Despite the power and potential of the technology, organizations are likely to bump up against entirely new data management and data integration headaches if they approach data lakes without a cohesive and well-planned strategy. Traditional data integration solutions, including enterprise service bus (ESB), extract, transform, and load (ETL) tools, and custom code aren’t able to manage the volume and variation of structured and non-structured data nor are they able to work effectively with schema-less data storage or handle real-time data streams. With those caveats in mind, adhering to the following best practices can ensure a smoother data lake roll out and more effective migration and integration plan:
Embrace data governance. Yes, the data lake is flexible and unstructured, but without attention to formal governance practices, it can rapidly turn into a hard-to-navigate, impossible-to-manage data swamp. What’s crucial is to establish controls via policy-based data governance, helped along by a qualified data steward, as well as to enforce a metadata requirement, which will ensure users can find data and optimize queries. Designing for automated metadata creation is one way to ensure consistency and accuracy.
Build on governance with zones. Data in a data lake can be logically or physically separated by function, which can help keep the environment organized. While there are lots of approaches to this strategy, some experts suggest maintaining a zone for short-lived data before it’s ingested, another for raw data such as sensor data or weblogs, and then trusted zones of data that have gone through quality routines and validation, thus can become the source for other downstream systems.
Evaluate more modern integration methods. Existing data integration solution like ESBs and ETL tools can’t accommodate the unique needs of a data lake, including the need to import and export data in real time and to work with unstructured data, which is often changing at a precipitous pace. In comparison, new data integration approaches are purpose-built to work with large amounts of data without a native hierarchical structure and many offer pre-built connectors that empower “citizen developers” to handle some of this work without reliance on IT.
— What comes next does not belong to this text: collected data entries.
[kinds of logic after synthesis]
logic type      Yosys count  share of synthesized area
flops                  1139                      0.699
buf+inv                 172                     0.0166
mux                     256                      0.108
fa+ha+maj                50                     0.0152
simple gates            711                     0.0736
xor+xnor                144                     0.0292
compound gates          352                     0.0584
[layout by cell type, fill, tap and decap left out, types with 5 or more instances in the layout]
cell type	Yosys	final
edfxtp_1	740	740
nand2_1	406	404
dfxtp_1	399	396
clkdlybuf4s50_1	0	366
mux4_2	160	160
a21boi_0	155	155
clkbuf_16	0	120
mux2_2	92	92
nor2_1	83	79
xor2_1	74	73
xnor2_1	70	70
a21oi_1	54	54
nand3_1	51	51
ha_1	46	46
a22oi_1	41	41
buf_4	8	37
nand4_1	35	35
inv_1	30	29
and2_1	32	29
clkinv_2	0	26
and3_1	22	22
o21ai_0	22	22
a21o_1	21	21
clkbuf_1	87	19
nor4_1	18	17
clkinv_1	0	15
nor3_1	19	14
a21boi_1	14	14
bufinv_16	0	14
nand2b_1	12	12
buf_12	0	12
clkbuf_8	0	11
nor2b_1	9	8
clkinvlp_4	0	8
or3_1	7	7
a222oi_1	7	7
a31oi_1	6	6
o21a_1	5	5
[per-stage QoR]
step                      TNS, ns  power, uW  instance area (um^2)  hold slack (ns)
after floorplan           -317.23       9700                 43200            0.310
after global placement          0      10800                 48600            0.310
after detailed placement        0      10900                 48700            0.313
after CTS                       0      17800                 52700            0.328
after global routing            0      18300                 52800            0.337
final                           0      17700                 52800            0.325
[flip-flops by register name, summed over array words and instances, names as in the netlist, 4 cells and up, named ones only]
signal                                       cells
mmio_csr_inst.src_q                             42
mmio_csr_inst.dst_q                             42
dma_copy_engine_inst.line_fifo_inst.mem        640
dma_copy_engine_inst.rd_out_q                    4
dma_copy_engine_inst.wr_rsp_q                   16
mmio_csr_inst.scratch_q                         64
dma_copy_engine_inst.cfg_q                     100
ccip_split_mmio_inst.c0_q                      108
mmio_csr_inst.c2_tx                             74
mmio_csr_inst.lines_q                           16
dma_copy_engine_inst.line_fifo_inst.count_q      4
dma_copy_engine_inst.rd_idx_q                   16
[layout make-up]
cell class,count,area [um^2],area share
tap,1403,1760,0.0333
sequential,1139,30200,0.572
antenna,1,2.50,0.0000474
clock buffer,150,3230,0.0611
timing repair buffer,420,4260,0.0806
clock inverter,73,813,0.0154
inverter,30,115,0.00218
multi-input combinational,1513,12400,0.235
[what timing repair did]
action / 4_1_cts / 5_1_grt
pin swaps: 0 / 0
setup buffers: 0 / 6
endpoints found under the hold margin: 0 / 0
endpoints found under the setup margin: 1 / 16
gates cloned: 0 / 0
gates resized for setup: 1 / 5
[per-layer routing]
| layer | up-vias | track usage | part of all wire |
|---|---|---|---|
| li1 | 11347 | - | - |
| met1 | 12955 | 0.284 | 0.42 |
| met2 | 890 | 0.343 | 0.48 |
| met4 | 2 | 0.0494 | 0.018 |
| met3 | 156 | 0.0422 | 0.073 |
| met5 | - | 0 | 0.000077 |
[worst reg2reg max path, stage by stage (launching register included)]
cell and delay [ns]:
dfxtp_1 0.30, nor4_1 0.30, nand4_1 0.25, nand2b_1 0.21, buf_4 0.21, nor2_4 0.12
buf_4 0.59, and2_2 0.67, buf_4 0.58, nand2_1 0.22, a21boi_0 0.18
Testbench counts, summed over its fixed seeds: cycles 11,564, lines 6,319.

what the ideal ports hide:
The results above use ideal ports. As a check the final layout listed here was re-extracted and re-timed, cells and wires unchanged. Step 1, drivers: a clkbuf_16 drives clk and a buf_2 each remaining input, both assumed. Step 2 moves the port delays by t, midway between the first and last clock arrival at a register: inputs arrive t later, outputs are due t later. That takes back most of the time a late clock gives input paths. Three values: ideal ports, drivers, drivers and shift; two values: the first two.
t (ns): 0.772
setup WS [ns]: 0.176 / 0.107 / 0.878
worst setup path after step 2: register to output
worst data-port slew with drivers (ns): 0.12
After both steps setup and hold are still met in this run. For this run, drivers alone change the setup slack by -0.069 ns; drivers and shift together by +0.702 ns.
Staff up accordingly. It’s hard enough to find qualified data warehouse experts or business intelligence analysts, but big data and the accompanying analytics requirements kick the skill set level up a notch. Given the relative newness of technologies like Hadoop most organizations don’t have trained specialists in that discipline or in other relevant competencies such as data flow technologies like Flume and Spark. To ensure the right mix of talent is in place, IT organizations should identify high performing individuals who can be trained in some of these emerging skill sets as well as bring in outside contract experts when and wherever appropriate.n
Data lakes can help organizations make good on the promises of big data analytics for unearthing insights and driving data-driven innovation. Yet the new model requires adherence to governance and new integration practices to ensure the journey is smooth, not swampy.